APS News

September 2023 (Volume 32, Number 9)

“I Get Goosebumps Still”: Angela Stickle, DART Mission Scientist, Reflects on Humanity’s First Effort to Change an Asteroid’s Orbit

At an APS meeting in Chicago, Stickle coolly explained how smashing a spacecraft into an asteroid could someday save Earth — and, after last year’s test, what comes next.

By Liz Boatman | August 10, 2023

LICIACube satellite image
Credit: ASI/NASA/APL

This image, taken by the LICIACube satellite, shows the plumes of debris ejected from the Dimorphos asteroid after it was struck by the DART spacecraft. Each rectangle represents a different level of contrast.



In September 2022, space enthusiasts around the world played a 39-second video on repeat — the last moments of NASA’s DART spacecraft before it collided with the asteroid Dimorphos, a “moonlet” of the larger asteroid Didymos.

In the eerie, silent footage, the spacecraft’s approach looks slow. It wasn’t. The force of the impact “was like a golf cart hitting a pyramid at 15,000 miles per hour,” says Angela Stickle, a planetary geologist at the Johns Hopkins Applied Physics Laboratory (APL), who led the mission’s modeling efforts.

In June, Stickle presented the results of her team’s work at the 23rd Biennial Conference of the APS Topical Group on Shock Compression of Condensed Matter, held in Chicago.

The mission was a success: Dimorphos’s orbit around Didymos was altered by 33 minutes. It was a test run for the theory that smashing a spacecraft into an asteroid could, in the future, shift its trajectory enough to keep it from colliding with Earth. In other words, DART, short for Double Asteroid Redirection Test, was the world’s first test of planetary defense.

Key to this feat? Modeling. Stickle says one of the most important findings is that the code her team uses to model impacts, called “shock hydrocodes,” gives similar results as other codes developed by researchers around the world.

“A lot of these have grown up independently, but we’re finding that they all work the same for these kinds of problems,” she says. “We can utilize a broader community to do some of this work.” Planet-wide collaboration for planet-wide defense.

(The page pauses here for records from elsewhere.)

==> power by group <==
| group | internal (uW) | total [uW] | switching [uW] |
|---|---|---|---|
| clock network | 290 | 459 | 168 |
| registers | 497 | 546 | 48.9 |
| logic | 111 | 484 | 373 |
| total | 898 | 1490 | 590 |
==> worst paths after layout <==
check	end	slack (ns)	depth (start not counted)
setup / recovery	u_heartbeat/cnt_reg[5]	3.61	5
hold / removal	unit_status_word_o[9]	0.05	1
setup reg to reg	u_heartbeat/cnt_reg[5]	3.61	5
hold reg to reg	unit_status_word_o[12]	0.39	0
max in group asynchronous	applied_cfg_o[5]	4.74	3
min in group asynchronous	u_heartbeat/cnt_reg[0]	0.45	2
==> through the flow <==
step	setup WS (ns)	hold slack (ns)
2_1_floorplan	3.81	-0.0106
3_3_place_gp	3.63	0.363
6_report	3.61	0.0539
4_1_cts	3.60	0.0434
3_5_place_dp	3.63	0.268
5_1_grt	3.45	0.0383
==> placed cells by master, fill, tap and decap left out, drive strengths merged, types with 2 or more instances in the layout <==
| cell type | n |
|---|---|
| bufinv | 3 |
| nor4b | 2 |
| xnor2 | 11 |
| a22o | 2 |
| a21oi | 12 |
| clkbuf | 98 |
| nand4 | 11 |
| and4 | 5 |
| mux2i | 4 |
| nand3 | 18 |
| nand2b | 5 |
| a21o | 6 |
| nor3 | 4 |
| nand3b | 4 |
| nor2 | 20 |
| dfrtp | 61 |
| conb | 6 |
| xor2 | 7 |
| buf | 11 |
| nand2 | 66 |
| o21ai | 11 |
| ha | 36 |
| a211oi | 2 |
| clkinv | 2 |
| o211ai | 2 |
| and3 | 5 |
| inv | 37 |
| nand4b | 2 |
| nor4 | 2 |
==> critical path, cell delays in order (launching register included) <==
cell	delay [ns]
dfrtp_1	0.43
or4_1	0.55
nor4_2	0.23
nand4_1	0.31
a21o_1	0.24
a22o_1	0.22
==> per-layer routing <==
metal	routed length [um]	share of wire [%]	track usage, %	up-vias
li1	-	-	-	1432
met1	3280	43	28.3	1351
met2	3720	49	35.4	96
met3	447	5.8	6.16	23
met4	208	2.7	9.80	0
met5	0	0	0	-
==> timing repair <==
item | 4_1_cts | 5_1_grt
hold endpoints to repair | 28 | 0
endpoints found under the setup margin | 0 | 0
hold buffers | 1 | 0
File: config.mk
export PLATFORM = sky130hd
export DESIGN_NAME = flash_access_guard
export DESIGN_NICKNAME = d
export VERILOG_FILES = /design/src/include/flash_guard_pkg.sv /design/src/logic/flash_access_guard.sv
export SDC_FILE = /design/constraint.sdc
export NUM_CORES = 1
export LEC_CHECK = 0
export CAP_MARGIN = 20
export CORE_ASPECT_RATIO = 1.2
export CORE_MARGIN = 1
export CORE_UTILIZATION = 56
export CTS_CLUSTER_DIAMETER = 50
export DETAILED_ROUTE_END_ITERATION = 12
export DONT_BUFFER_PORTS = 1
export PLACE_DENSITY = 0.84
export SLEW_MARGIN = 20
export SYNTH_ARGS = -nofsm -noshare
export SYNTH_HDL_FRONTEND = slang
export SYNTH_SLANG_ARGS = --single-unit
File: constraint.sdc
create_clock -name pclk -period 2.4 [get_ports pclk]
set_input_delay 0.36 -clock pclk [delete_from_list [all_inputs] [get_ports pclk]]
set_output_delay 0.36 -clock pclk [all_outputs]
set_load 0.02 [all_outputs]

Stickle’s interest in impact physics began as an undergrad at the University of Washington. She chose it for its aerospace program, but when she took a geology class, she got hooked on rocks. “I basically fell in love with [geology],” she says.

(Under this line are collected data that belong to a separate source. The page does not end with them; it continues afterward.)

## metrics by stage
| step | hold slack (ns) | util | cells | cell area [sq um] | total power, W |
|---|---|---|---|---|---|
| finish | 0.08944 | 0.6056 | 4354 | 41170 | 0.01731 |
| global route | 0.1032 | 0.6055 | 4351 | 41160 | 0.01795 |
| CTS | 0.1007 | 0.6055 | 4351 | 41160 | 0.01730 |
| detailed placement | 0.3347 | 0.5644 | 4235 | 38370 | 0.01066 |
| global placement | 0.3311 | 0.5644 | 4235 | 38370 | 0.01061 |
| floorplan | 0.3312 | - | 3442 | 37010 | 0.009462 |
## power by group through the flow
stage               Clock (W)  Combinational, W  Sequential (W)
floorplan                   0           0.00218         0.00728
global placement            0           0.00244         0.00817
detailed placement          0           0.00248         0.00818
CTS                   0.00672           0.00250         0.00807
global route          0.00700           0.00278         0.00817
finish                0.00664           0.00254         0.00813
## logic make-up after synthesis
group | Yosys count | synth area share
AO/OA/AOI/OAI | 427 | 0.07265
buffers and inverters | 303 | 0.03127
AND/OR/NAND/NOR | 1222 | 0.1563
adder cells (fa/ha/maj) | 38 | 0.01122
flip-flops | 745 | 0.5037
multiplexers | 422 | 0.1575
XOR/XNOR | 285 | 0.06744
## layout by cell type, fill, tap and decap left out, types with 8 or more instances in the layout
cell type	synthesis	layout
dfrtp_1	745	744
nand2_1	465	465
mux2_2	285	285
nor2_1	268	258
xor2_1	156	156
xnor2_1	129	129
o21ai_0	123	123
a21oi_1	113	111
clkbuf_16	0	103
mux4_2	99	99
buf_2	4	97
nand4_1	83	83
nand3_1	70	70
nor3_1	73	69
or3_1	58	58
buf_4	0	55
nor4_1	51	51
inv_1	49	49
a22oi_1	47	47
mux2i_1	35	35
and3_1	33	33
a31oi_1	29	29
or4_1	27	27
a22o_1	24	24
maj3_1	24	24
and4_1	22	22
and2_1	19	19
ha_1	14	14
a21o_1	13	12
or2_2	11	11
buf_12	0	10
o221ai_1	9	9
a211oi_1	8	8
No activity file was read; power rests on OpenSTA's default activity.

After an internship at the Jet Propulsion Laboratory in California, she knew she was interested in planetary geology. She enrolled in graduate school at Brown University, where she got her first taste of impact physics. “My research was both in experiments and in simulations,” she says. “A lot of what I was interested in was how things break.”

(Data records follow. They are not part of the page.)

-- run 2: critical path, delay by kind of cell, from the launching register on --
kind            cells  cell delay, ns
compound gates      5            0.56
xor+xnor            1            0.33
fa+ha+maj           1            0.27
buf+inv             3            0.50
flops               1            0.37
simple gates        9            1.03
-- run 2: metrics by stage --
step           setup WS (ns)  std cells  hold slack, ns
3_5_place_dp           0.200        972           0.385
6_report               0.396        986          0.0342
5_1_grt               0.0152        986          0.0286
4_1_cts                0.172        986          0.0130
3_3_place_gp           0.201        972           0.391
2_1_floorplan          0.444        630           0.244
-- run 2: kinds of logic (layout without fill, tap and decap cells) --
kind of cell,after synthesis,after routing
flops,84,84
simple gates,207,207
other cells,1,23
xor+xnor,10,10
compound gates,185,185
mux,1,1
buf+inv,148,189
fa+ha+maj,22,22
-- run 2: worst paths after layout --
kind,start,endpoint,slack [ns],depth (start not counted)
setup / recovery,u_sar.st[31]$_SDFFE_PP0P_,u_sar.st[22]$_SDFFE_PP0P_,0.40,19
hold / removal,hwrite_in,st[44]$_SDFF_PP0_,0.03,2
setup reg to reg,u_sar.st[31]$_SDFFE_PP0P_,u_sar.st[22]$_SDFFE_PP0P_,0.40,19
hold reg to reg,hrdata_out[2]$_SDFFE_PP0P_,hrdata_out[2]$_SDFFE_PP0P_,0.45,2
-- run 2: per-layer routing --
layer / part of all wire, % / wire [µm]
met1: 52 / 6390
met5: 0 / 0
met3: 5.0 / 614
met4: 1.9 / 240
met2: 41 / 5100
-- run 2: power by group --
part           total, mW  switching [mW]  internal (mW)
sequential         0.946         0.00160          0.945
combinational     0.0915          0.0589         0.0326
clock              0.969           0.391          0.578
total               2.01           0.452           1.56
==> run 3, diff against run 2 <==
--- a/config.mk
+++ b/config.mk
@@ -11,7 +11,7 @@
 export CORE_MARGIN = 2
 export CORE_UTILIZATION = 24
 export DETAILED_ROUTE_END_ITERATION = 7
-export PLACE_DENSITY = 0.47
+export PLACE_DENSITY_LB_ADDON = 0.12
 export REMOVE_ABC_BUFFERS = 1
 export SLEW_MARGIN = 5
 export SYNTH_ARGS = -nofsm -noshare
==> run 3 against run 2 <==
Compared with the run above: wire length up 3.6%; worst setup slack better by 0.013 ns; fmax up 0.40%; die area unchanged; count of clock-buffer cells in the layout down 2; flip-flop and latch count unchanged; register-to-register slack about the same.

Eventually, she landed at the Johns Hopkins APL. One day at lunch, she and a few colleagues were “tossing ideas around,” discussing whether it would be possible to crash a spacecraft into an asteroid and redirect its orbit. The idea grew into a mission concept study, “which essentially means we had a little bit of money to look at it and see if it was feasible,” Stickle says.

By 2015, the concept had gained momentum, and the DART mission was born. Given her work on the mission concept study, Stickle was tasked with leading the impact modeling working group.

She brought together collaborators from around the world to carry out a range of studies, “to understand what we could expect from DART prior to impact.” It was tricky work. “The processes that we’re talking about are big,” she says. “Constructing an experiment that can faithfully represent that type of process — it’s not always easy.”

Finally, in November 2021, the DART craft was launched into space aboard a SpaceX Falcon 9 rocket.

On Sept. 26, 2022 — nearly a year later, after the spacecraft had traveled some 7 million miles — Stickle’s team stood by and braced for impact. “It was incredible. We had the livestream on that NASA was broadcasting,” she recalls.

They watched the feed from DART’s camera as the spacecraft raced toward Dimorphos. The asteroid, at first a distant gray speck, grew closer and closer until its rocky surface filled the screen. Then, impact — the feed stopped.

“I get goosebumps still, every time I watch those videos,” says Stickle.

From a safe distance away, LICIACube, a tiny “CubeSat” satellite developed by the Italian Space Agency that had flown with DART across the solar system, snapped post-impact images. Those images revealed that the impact was powerful enough to spew debris, including boulder-sized rocks, in every direction. “The ejecta from the impact crater was a little bit of a surprise,” Stickle says.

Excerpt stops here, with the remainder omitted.